Things have really, really deteriorated in Mexico, and it now appears very possible that some “short term missions trip” is going to end tragically, and that tragedy will cause a re-thinking of the purposes of the entire program. Many who have made these trips for years will disagree, pointing out that it hasn’t happened yet. The “frog in boiling water” analogy comes to mind, of course.
Below is an excerpt from one of thousands of articles on this topic of Mexico’s collapse as a polity. People who know what’s going on in Mexico are worried, and delivering warnings. We should listen, and carefully consider the programs now in place. It is popular for Christians to discuss “counting the cost” in these circumstances, but when that phrase is used, the assumption is always that, whatever the cost, it must be paid. I am not so sure.
This entire article is worth reading, and discusses, among other things, the warning by the US State Department to students planning to go to Mexico on Spring Break.
ThreatsWatch.Org: RapidRecon: We’ve Been In Denial
The drug violence in Mexico killed more than 5,800 people last year; since January 1, 2009, the murder rate has already hit 1,000! The revelation of warning students on Spring Break to avoid “crossing the river,” is ludicrous. All of a sudden this is “sage advice”? That anyone would vacation or worse, send a child to a university in Mexico given the lengthy trail of violence in Mexico is beyond my imagination.
To paraphrase: Maybe it’s better to stay away, and live to minister another day.
An excellent place to start is in the USA, which has enormous opportunity for ministry. What could tens of thousands of college and high school students accomplish in local USA communities that could use the help? What relationships could they establish that could continue year-round?
Those whose administrative expertise and public relations savvy have gone into building very large programs of short term missions to Mexico might consider what could happen in the USA, if programs of similar size, enthusiasm and funding were directed at the neediest areas here. And those same people should very prayerfully be considering what the effect will be on the entire enterprise if one carload of students is machine-gunned for being in the wrong place at the wrong time.
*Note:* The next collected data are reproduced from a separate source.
## config.mk

```make
export PLATFORM = sky130hd
export DESIGN_NAME = mul_div_unit
export DESIGN_NICKNAME = d
export VERILOG_FILES = /design/src/rtl/mul_div_unit.sv
export SDC_FILE = /design/constraint.sdc
export NUM_CORES = 1
export LEC_CHECK = 0
export ABC_AREA = 0
export ABC_CLOCK_PERIOD_IN_PS = 11360
export BUFFER_PORTS_ARGS = -buffer_cell sky130_fd_sc_hd__buf_4
export CAP_MARGIN = 10
export CORE_UTILIZATION = 55
export CTS_CLUSTER_SIZE = 24
export DETAILED_ROUTE_END_ITERATION = 10
export PLACE_DENSITY = 0.76
export SLEW_MARGIN = 20
export SYNTH_ARGS = -nofsm -noshare
export SYNTH_HDL_FRONTEND = slang
export SYNTH_SLANG_ARGS = --single-unit
```

## constraint.sdc

```tcl
create_clock -name clk -period 11.36 [get_ports clk]
set_input_delay 0.568 -clock clk [delete_from_list [all_inputs] [get_ports clk]]
set_output_delay 0.568 -clock clk [all_outputs]
set_load 0.005 [all_outputs]
```

## src/rtl/mul_div_unit.sv

```systemverilog
// mul_div_unit: iterative MULT/MULTU/DIV/DIVU unit for the MIPS32 EX stage.
// Multiply is shift-add over a 2*WIDTH accumulator; divide is restoring, one
// quotient bit per cycle. Results land in the architectural HI/LO registers.
// Ports:
//   clk, rst         rising-edge clock, synchronous active-high reset
//   start, op        begin op (00 MULT, 01 MULTU, 10 DIV, 11 DIVU) from IDLE
//   a_data, b_data   operand A (multiplicand/dividend), operand B
//   abort            pipeline flush, kills an in-flight operation
//   hi_we, lo_we     MTHI/MTLO writes of wr_data, honoured in IDLE only
//   busy             operation in flight (CALC or FIX)
//   done             one-cycle pulse, HI/LO already hold the new result
//   hi, lo           HI/LO registers
module mul_div_unit #(
  parameter int WIDTH = 32,
  parameter int CNT_W = 5
) (
  input  logic             clk,
  input  logic             rst,
  input  logic             start,
  input  logic [1:0]       op,
  input  logic [WIDTH-1:0] a_data,
  input  logic [WIDTH-1:0] b_data,
  input  logic             abort,
  input  logic             hi_we,
  input  logic             lo_we,
  input  logic [WIDTH-1:0] wr_data,
  output logic             busy,
  output logic             done,
  output logic [WIDTH-1:0] hi,
  output logic [WIDTH-1:0] lo
);

  typedef enum logic [1:0] {IDLE, CALC, FIX} state_t;

  state_t                 state_q, state_d;
  logic [CNT_W-1:0]       cnt;
  logic                   is_div;
  logic                   sign_a, sign_b;
  logic [WIDTH-1:0]       op_a, op_b;
  logic [2*WIDTH-1:0]     acc, acc_nxt, prod;
  logic [WIDTH:0]         sum, diff;
  logic [WIDTH-1:0]       quot, rem, res_hi, res_lo;
  logic                   signed_op, last;
  logic [WIDTH-1:0]       a_abs, b_abs;

  localparam logic [CNT_W-1:0] LAST_CNT = CNT_W'(WIDTH - 1);

  assign signed_op = ~op[0];
  assign a_abs     = (signed_op && a_data[WIDTH-1]) ? -a_data : a_data;
  assign b_abs     = (signed_op && b_data[WIDTH-1]) ? -b_data : b_data;
  assign last      = (cnt == LAST_CNT);
  assign busy      = (state_q == CALC) || (state_q == FIX);

  always_comb begin
    state_d = state_q;
    unique case (state_q)
      IDLE:    if (start && !abort) state_d = CALC;
      CALC:    if (abort) state_d = IDLE;
               else if (last) state_d = FIX;
      FIX:     state_d = IDLE;
      default: state_d = IDLE;
    endcase
  end

  // One iteration step. Multiply: acc = {partial, remaining multiplier bits},
  // add on LSB then shift right. Divide: acc = {remainder, dividend bits},
  // shift left and subtract when no borrow out of the WIDTH+1 difference.
  always_comb begin
    sum  = {1'b0, acc[2*WIDTH-1:WIDTH]} + (acc[0] ? {1'b0, op_a} : '0);
    diff = acc[2*WIDTH-1:WIDTH-1] - {1'b0, op_b};
    if (!is_div)
      acc_nxt = {sum, acc[WIDTH-1:1]};
    else if (!diff[WIDTH])
      acc_nxt = {diff[WIDTH-1:0], acc[WIDTH-2:0], 1'b1};
    else
      acc_nxt = {acc[2*WIDTH-2:0], 1'b0};
  end

  // Sign correction of the final iteration's output. The last CALC edge
  // writes HI/LO directly so the result is visible together with done in FIX.
  always_comb begin
    prod = (sign_a ^ sign_b) ? -acc_nxt : acc_nxt;
    quot = (sign_a ^ sign_b) ? -acc_nxt[WIDTH-1:0] : acc_nxt[WIDTH-1:0];
    rem  = sign_a ? -acc_nxt[2*WIDTH-1:WIDTH] : acc_nxt[2*WIDTH-1:WIDTH];
    if (!is_div) begin
      res_hi = prod[2*WIDTH-1:WIDTH];
      res_lo = prod[WIDTH-1:0];
    end else begin
      // Divide by zero leaves the dividend in the remainder naturally.
      res_hi = rem;
      res_lo = (op_b == '0) ? '1 : quot;
    end
  end

  always_ff @(posedge clk) begin
    if (rst) begin
      state_q <= IDLE;
      cnt     <= '0;
      is_div  <= 1'b0;
      sign_a  <= 1'b0;
      sign_b  <= 1'b0;
      op_a    <= '0;
      op_b    <= '0;
      acc     <= '0;
      done    <= 1'b0;
      hi      <= '0;
      lo      <= '0;
    end else begin
      state_q <= state_d;
      done    <= 1'b0;
      unique case (state_q)
        IDLE: begin
          if (hi_we) hi <= wr_data;
          if (lo_we) lo <= wr_data;
          if (start && !abort) begin
            is_div <= op[1];
            sign_a <= signed_op & a_data[WIDTH-1];
            sign_b <= signed_op & b_data[WIDTH-1];
            op_a   <= a_abs;
            op_b   <= b_abs;
            acc    <= {{WIDTH{1'b0}}, (op[1] ? a_abs : b_abs)};
            cnt    <= '0;
          end
        end
        CALC: begin
          if (!abort) begin
            acc <= acc_nxt;
            cnt <= cnt + 1'b1;
            if (last) begin
              hi   <= res_hi;
              lo   <= res_lo;
              done <= 1'b1;
            end
          end
        end
        default: ;
      endcase
    end
  end

endmodule
```

==> results of run 1 <==
==> layer usage <==
metal,vias up,global-route usage [%]
li1,8073,-
met1,8251,53.2
met3,172,7.26
met4,0,17.1
met5,-,0
met2,993,58.6
==> registers in the layout (all words and copies together), names as in the netlist <==
name	count
acc	64
hi	32
lo	32
op_a	32
op_b	32
cnt	5
state_q	2
done	1
is_div	1
sign_a	1
sign_b	1
==> per-stage QoR <==
| step | setup WS (ps) | hold WS [ps] | instances | utilization, % | instance area, sq um |
|---|---|---|---|---|---|
| after floorplan | 6750 | 432 | 2183 | - | 16200 |
| after global placement | 5820 | 434 | 2619 | 61.0 | 17600 |
| after detailed placement | 5620 | 441 | 2619 | 61.0 | 17600 |
| after CTS | 5600 | 325 | 2661 | 63.6 | 18400 |
| after global routing | 5100 | 344 | 2661 | 63.6 | 18400 |
| final | 5460 | 337 | 2662 | 63.6 | 18400 |
==> final cells by class <==
cell class / instances / share of cell area, %
multi-input cells: 1773 / 61.9
flip-flops and latches: 203 / 22.2
repair buffers: 192 / 7.87
clock buffers: 33 / 3.62
well taps: 384 / 2.62
inverters: 67 / 1.37
clock inverters: 9 / 0.463
diodes: 1 / 0.0136
==> kinds of logic after synthesis <==
kind of cell | count (synthesis) | synth area share [%]
fa+ha+maj | 74 | 5.80
xor+xnor | 174 | 9.63
compound gates | 671 | 27.7
flops | 203 | 25.1
simple gates | 788 | 22.5
buf+inv | 207 | 5.15
mux | 66 | 4.18
==> tightest hold or removal path, delay by kind of cell <==
family,cells,cell delay [ps]
AO/OA/AOI/OAI,2,160
buffers and inverters,1,110
==> cell usage in the layout (no fill, tap or decap), types with 33 or more instances in the layout <==
cell	Yosys	routed
sky130_fd_sc_hd__nor2_1	287	284
sky130_fd_sc_hd__nand2_1	223	223
sky130_fd_sc_hd__a21oi_1	207	207
sky130_fd_sc_hd__dfxtp_1	203	202
sky130_fd_sc_hd__buf_4	0	191
sky130_fd_sc_hd__xnor2_1	110	109
sky130_fd_sc_hd__o21ai_0	84	84
sky130_fd_sc_hd__a211oi_1	78	78
sky130_fd_sc_hd__nor3_1	76	76
sky130_fd_sc_hd__ha_1	72	71
sky130_fd_sc_hd__inv_1	65	65
sky130_fd_sc_hd__xor2_1	62	62
sky130_fd_sc_hd__mux2i_1	61	61
sky130_fd_sc_hd__and2_1	43	43
sky130_fd_sc_hd__a31oi_1	41	41
sky130_fd_sc_hd__o221ai_1	33	33
==> worst paths after layout <==
kind,cells past startpoint,end,slack [ps],start
worst max-delay path,21,hi[26]$_SDFFE_PP0P_,5460,acc[31]$_SDFFE_PP0P_
worst min-delay path,3,hi[29]$_SDFFE_PP0P_,340,wr_data[29]
worst max register to register,21,hi[26]$_SDFFE_PP0P_,5460,acc[31]$_SDFFE_PP0P_
worst min register to register,1,hi[13]$_SDFFE_PP0P_,450,hi[13]$_SDFFE_PP0P_
==> power by group through the flow <==
stage / registers (mW) / clock network (mW) / logic, mW
4_1_cts: 0.804 / 0.756 / 0.615
6_report: 0.805 / 0.755 / 0.633
5_1_grt: 0.811 / 0.783 / 0.677
2_1_floorplan: 0.807 / 0 / 0.396
3_3_place_gp: 0.817 / 0 / 0.604
3_5_place_dp: 0.819 / 0 / 0.612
In discussing this with a friend who is involved in planning these kinds of programs for a large institution, I was told, “Oh, the odds aren’t even one in ten thousand of there being any kind of trouble.” Considering how many people go on these trips, those are very poor odds. And I’m afraid the odds aren’t actually that good.
Pray for our missionaries, and for discernment on the part of program planners.
March 2nd, 2009 3:01 pm
Considering that a certain Christian University was among the first to sponsor these trips to Mexico are you sure you want to be so gutsy? I was on one of those trips a few moons ago. It convinced me that “missionary to a foreign land” was not my calling. Short term missions can be effective and many parents like the kids to be occupied during spring break with “good works”. While I don’t dispute that missions trips can be good for some kids; it seems that most who attend really are there for the social aspects more than anything else. An interesting post.
March 2nd, 2009 3:05 pm
This is one time when I really, really, really want to be wrong. At a minimum, we really need to pray for all those who go.
March 6th, 2009 5:29 pm
Phil…. good post. You are correct as to the lasting effect that short term Mexican missions have on the Mexicans (at least the Mexicans I have worked with the past 30+ years)…. but the major reason I take youth to Mexico is for the change in their lives. Not for the social (we had a good time, the food was lousy and we couldn’t drink the water), but for the deep changes that take place in a Christian teenagers life as they do missions, entirely dependent 24/7 on the Holy Spirit for leadership. Because of the present evil in Mexico this year, it looks like we will not be going in April – but we will continue to send money to the local missionaries on the field there. Thanks for sharing on this topic.